Monday, 22 March 2010
Folan victim
So, just how ungrateful is the supporter who dares criticise Caleb Folan even after the striker bagged two goals at Portsmouth on Saturday?
Well, perhaps a little. And some supporters criticise without reason. Method to go with the madness does not exist in their world. Folan is who he is and that remains enough.
Yet the laconic centre forward deserves it. His two-goal salvo is rendered less laudable by City's inability to then see out the game safely (not that Folan is to blame for that) and also for the great number of things Folan simply didn't do correctly set against the two things he did get right.
There is a broken record at work here, but Folan simply will never be a good enough centre forward at Premier League level until he can fathom how to stay onside. Six months in the wilderness has done him no good, and maybe it was thinking way beyond the wishful that Phil Brown had told him when he returned from his loan at Middlesbrough to put his feet up and watch endless DVDs that spoonfeed the workings of the offside trap to players who simply cannot decipher what it is.

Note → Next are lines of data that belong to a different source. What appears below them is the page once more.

<file path="src/rtl/sqr_pkg.sv">
package sqr_pkg;
    // Source of the next watermark value for one thread.
    typedef enum logic [1:0] {
        WM_HOLD   = 2'd0,
        WM_INSERT = 2'd1,
        WM_SQUASH = 2'd2
    } wm_src_e;
endpackage

</file>
<file path="src/rtl/sqr_oldest_pick.sv">
module sqr_oldest_pick #(
    parameter int NUM_LANES = 2,
    parameter int TID_W     = 1,
    parameter int SEQ_W     = 16,
    parameter int PC_W      = 32,
    parameter int THREAD_ID = 0
) (
    input  logic [NUM_LANES-1:0]       req_valid,
    input  logic [NUM_LANES*TID_W-1:0] req_tid,
    input  logic [NUM_LANES*SEQ_W-1:0] req_seq,
    input  logic [NUM_LANES*PC_W-1:0]  req_pc,
    input  logic [NUM_LANES-1:0]       req_mispred,
    input  logic [NUM_LANES-1:0]       req_taken,
    output logic                       pick_hit,
    output logic [SEQ_W-1:0]           pick_seq,
    output logic [PC_W-1:0]            pick_pc,
    output logic                       pick_mispred,
    output logic                       pick_taken
);
    localparam logic [TID_W-1:0] MY_TID = TID_W'(THREAD_ID);

    // Lowest lane wins a tie: a later lane replaces only on strictly older.
    always_comb begin
        pick_hit     = 1'b0;
        pick_seq     = '0;
        pick_pc      = '0;
        pick_mispred = 1'b0;
        pick_taken   = 1'b0;
        for (int i = 0; i < NUM_LANES; i++) begin
            if (req_valid[i] && (req_tid[i*TID_W +: TID_W] == MY_TID)) begin
                if (!pick_hit || (req_seq[i*SEQ_W +: SEQ_W] < pick_seq)) begin
                    pick_hit     = 1'b1;
                    pick_seq     = req_seq[i*SEQ_W +: SEQ_W];
                    pick_pc      = req_pc[i*PC_W +: PC_W];
                    pick_mispred = req_mispred[i];
                    pick_taken   = req_taken[i];
                end
            end
        end
    end
endmodule

</file>
<file path="src/rtl/sqr_thread_filter.sv">
module sqr_thread_filter
    import sqr_pkg::*;
#(
    parameter int SEQ_W = 16,
    parameter int PC_W  = 32
) (
    input  logic             clk,
    input  logic             rst,
    input  logic             pick_hit,
    input  logic [SEQ_W-1:0] pick_seq,
    input  logic [PC_W-1:0]  pick_pc,
    input  logic             pick_mispred,
    input  logic             pick_taken,
    input  logic             ins_valid,
    input  logic [SEQ_W-1:0] ins_seq,
    output logic             sq_valid,
    output logic [SEQ_W-1:0] sq_seq,
    output logic [PC_W-1:0]  sq_pc,
    output logic             sq_mispred,
    output logic             sq_taken,
    output logic [SEQ_W-1:0] youngest_seq
);
    typedef struct packed {
        logic [SEQ_W-1:0] wm;
        logic             valid;
        logic [SEQ_W-1:0] seq;
        logic [PC_W-1:0]  pc;
        logic             mispred;
        logic             taken;
    } filt_state_t;

    filt_state_t st_d, st_q;
    wm_src_e     src;

    always_comb begin
        st_d       = st_q;
        st_d.valid = 1'b0;
        if (pick_hit && (pick_seq < st_q.wm)) begin
            src = WM_SQUASH;
        end else if (ins_valid) begin
            src = WM_INSERT;
        end else begin
            src = WM_HOLD;
        end
        case (src)
            WM_SQUASH: begin
                st_d.wm      = pick_seq;
                st_d.valid   = 1'b1;
                st_d.seq     = pick_seq;
                st_d.pc      = pick_pc;
                st_d.mispred = pick_mispred;
                st_d.taken   = pick_mispred & pick_taken;
            end
            WM_INSERT: st_d.wm = ins_seq;
            default:   st_d.wm = st_q.wm;
        endcase
    end

    always_ff @(posedge clk) begin
        if (rst) begin
            st_q <= '0;
        end else begin
            st_q <= st_d;
        end
    end

    assign sq_valid     = st_q.valid;
    assign sq_seq       = st_q.seq;
    assign sq_pc        = st_q.pc;
    assign sq_mispred   = st_q.mispred;
    assign sq_taken     = st_q.taken;
    assign youngest_seq = st_q.wm;


    bcast_older_chk: assert property (@(posedge clk) disable iff (rst)
        $rose(st_q.valid) |-> (st_q.seq < $past(st_q.wm)));


    wm_pullback_chk: assert property (@(posedge clk) disable iff (rst)
        st_q.valid |-> (st_q.wm == st_q.seq));


    wm_advance_chk: assert property (@(posedge clk) disable iff (rst)
        (st_q.wm > $past(st_q.wm)) |-> $past(ins_valid));


    taken_gated_chk: assert property (@(posedge clk) disable iff (rst)
        st_q.taken |-> st_q.mispred);


    drop_younger_chk: assert property (@(posedge clk) disable iff (rst)
        (pick_hit && (pick_seq >= st_q.wm)) |=> !st_q.valid);
endmodule

</file>
<file path="src/rtl/squash_redirect_unit.sv">
module squash_redirect_unit #(
    parameter int NUM_THREADS = 2,
    parameter int NUM_LANES   = 2,
    parameter int SEQ_W       = 16,
    parameter int PC_W        = 32,
    parameter int TID_W       = (NUM_THREADS > 1) ? $clog2(NUM_THREADS) : 1
) (
    input  logic                         clk,
    input  logic                         rst,
    input  logic [NUM_LANES-1:0]         req_valid,
    input  logic [NUM_LANES*TID_W-1:0]   req_tid,
    input  logic [NUM_LANES*SEQ_W-1:0]   req_seq,
    input  logic [NUM_LANES*PC_W-1:0]    req_pc,
    input  logic [NUM_LANES-1:0]         req_mispred,
    input  logic [NUM_LANES-1:0]         req_taken,
    input  logic [NUM_THREADS-1:0]       ins_valid,
    input  logic [NUM_THREADS*SEQ_W-1:0] ins_seq,
    output logic [NUM_THREADS-1:0]       sq_valid,
    output logic [NUM_THREADS*SEQ_W-1:0] sq_seq,
    output logic [NUM_THREADS*PC_W-1:0]  sq_pc,
    output logic [NUM_THREADS-1:0]       sq_mispred,
    output logic [NUM_THREADS-1:0]       sq_taken,
    output logic [NUM_THREADS*SEQ_W-1:0] youngest_seq
);
    for (genvar t = 0; t < NUM_THREADS; t++) begin : g_thr
        logic             hit;
        logic [SEQ_W-1:0] p_seq;
        logic [PC_W-1:0]  p_pc;
        logic             p_mis;
        logic             p_tk;

        sqr_oldest_pick #(
            .NUM_LANES (NUM_LANES),
            .TID_W     (TID_W),
            .SEQ_W     (SEQ_W),
            .PC_W      (PC_W),
            .THREAD_ID (t)
        ) u_pick (
            .req_valid    (req_valid),
            .req_tid      (req_tid),
            .req_seq      (req_seq),
            .req_pc       (req_pc),
            .req_mispred  (req_mispred),
            .req_taken    (req_taken),
            .pick_hit     (hit),
            .pick_seq     (p_seq),
            .pick_pc      (p_pc),
            .pick_mispred (p_mis),
            .pick_taken   (p_tk)
        );

        sqr_thread_filter #(
            .SEQ_W (SEQ_W),
            .PC_W  (PC_W)
        ) u_filt (
            .clk          (clk),
            .rst          (rst),
            .pick_hit     (hit),
            .pick_seq     (p_seq),
            .pick_pc      (p_pc),
            .pick_mispred (p_mis),
            .pick_taken   (p_tk),
            .ins_valid    (ins_valid[t]),
            .ins_seq      (ins_seq[t*SEQ_W +: SEQ_W]),
            .sq_valid     (sq_valid[t]),
            .sq_seq       (sq_seq[t*SEQ_W +: SEQ_W]),
            .sq_pc        (sq_pc[t*PC_W +: PC_W]),
            .sq_mispred   (sq_mispred[t]),
            .sq_taken     (sq_taken[t]),
            .youngest_seq (youngest_seq[t*SEQ_W +: SEQ_W])
        );
    end


    pulse_once_chk: assert property (@(posedge clk) disable iff (rst)
        (sq_valid != '0) |=> ((sq_valid & $past(sq_valid)) == '0 ||
                              $past(req_valid) != '0));
endmodule

</file>
<file path="config.mk">
export PLATFORM = sky130hd
export DESIGN_NAME = squash_redirect_unit
export DESIGN_NICKNAME = d
export VERILOG_FILES = /design/src/rtl/sqr_pkg.sv /design/src/rtl/sqr_oldest_pick.sv /design/src/rtl/sqr_thread_filter.sv /design/src/rtl/squash_redirect_unit.sv
export SDC_FILE = /design/constraint.sdc
export NUM_CORES = 1
export LEC_CHECK = 0
export BUFFER_PORTS_ARGS = -buffer_cell sky130_fd_sc_hd__buf_2
export CORE_AREA = 2 2 142 144
export DETAILED_ROUTE_END_ITERATION = 6
export DIE_AREA = 0 0 144 146
export PLACE_DENSITY = 0.66
export SLEW_MARGIN = 20
export SYNTH_ARGS = -nofsm -noshare
export SYNTH_HDL_FRONTEND = slang
export SYNTH_SLANG_ARGS = --single-unit
</file>
<file path="constraint.sdc">
create_clock -name clk -period 6.8 [get_ports clk]
set_input_delay 0.68 -clock clk [delete_from_list [all_inputs] [get_ports clk]]
set_output_delay 0.68 -clock clk [all_outputs]
set_load 0.01 [all_outputs]
</file>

Someone somewhere will have kept count of the occasions when Folan was caught beyond the last defender. It occurred two, three, maybe four times too many and a better striker would have seen the majority of Folan's peccadilloes as preventable. There was one occasion when Richard Garcia waited and waited and waited on a counter attack for Folan to get into position, and still the flag went up when the Aussie could bear the suspense no longer and released the ball. It helps Folan in no way at all that he habitually berates the deliverer of the ball each time he is caught by the linesman, even though only Folan himself is to blame.
Folan hadn't changed much at Portsmouth, despite the goals. He is still a preener on the pitch. He still doesn't run anywhere near as much as he could. His touch is good but his awareness of what is around him and general football sense is poor.
And yes, he scored twice. The generous would say this means he deserves a break from the criticism. Well, the first goal he knew barely a thing about, while the second was as much down to a defensive stumble as anything else, though he did finish it well. He didn't help himself, however, with a strange, egotistical celebration which was easily forgotten during the Tiger Nation's own capering of glee but then instantly recalled when the final whistle sounded on the 3-2 defeat.
The worst thing of all is that Iain Dowie, a confirmed Folan fan, will now argue with some justification that Folan deserves to keep his place in the team, even though he only received his fast-track to the starting XI when two other strikers succumbed to injury the day before. Folan may have a history of scoring against Fulham at the KC Stadium, but even so there is little to feel but horror at the prospect of City trying to stay up while relying on Folan to lead the line. Those two goals are nought but a smokescreen, and if that makes us ungrateful, so be it.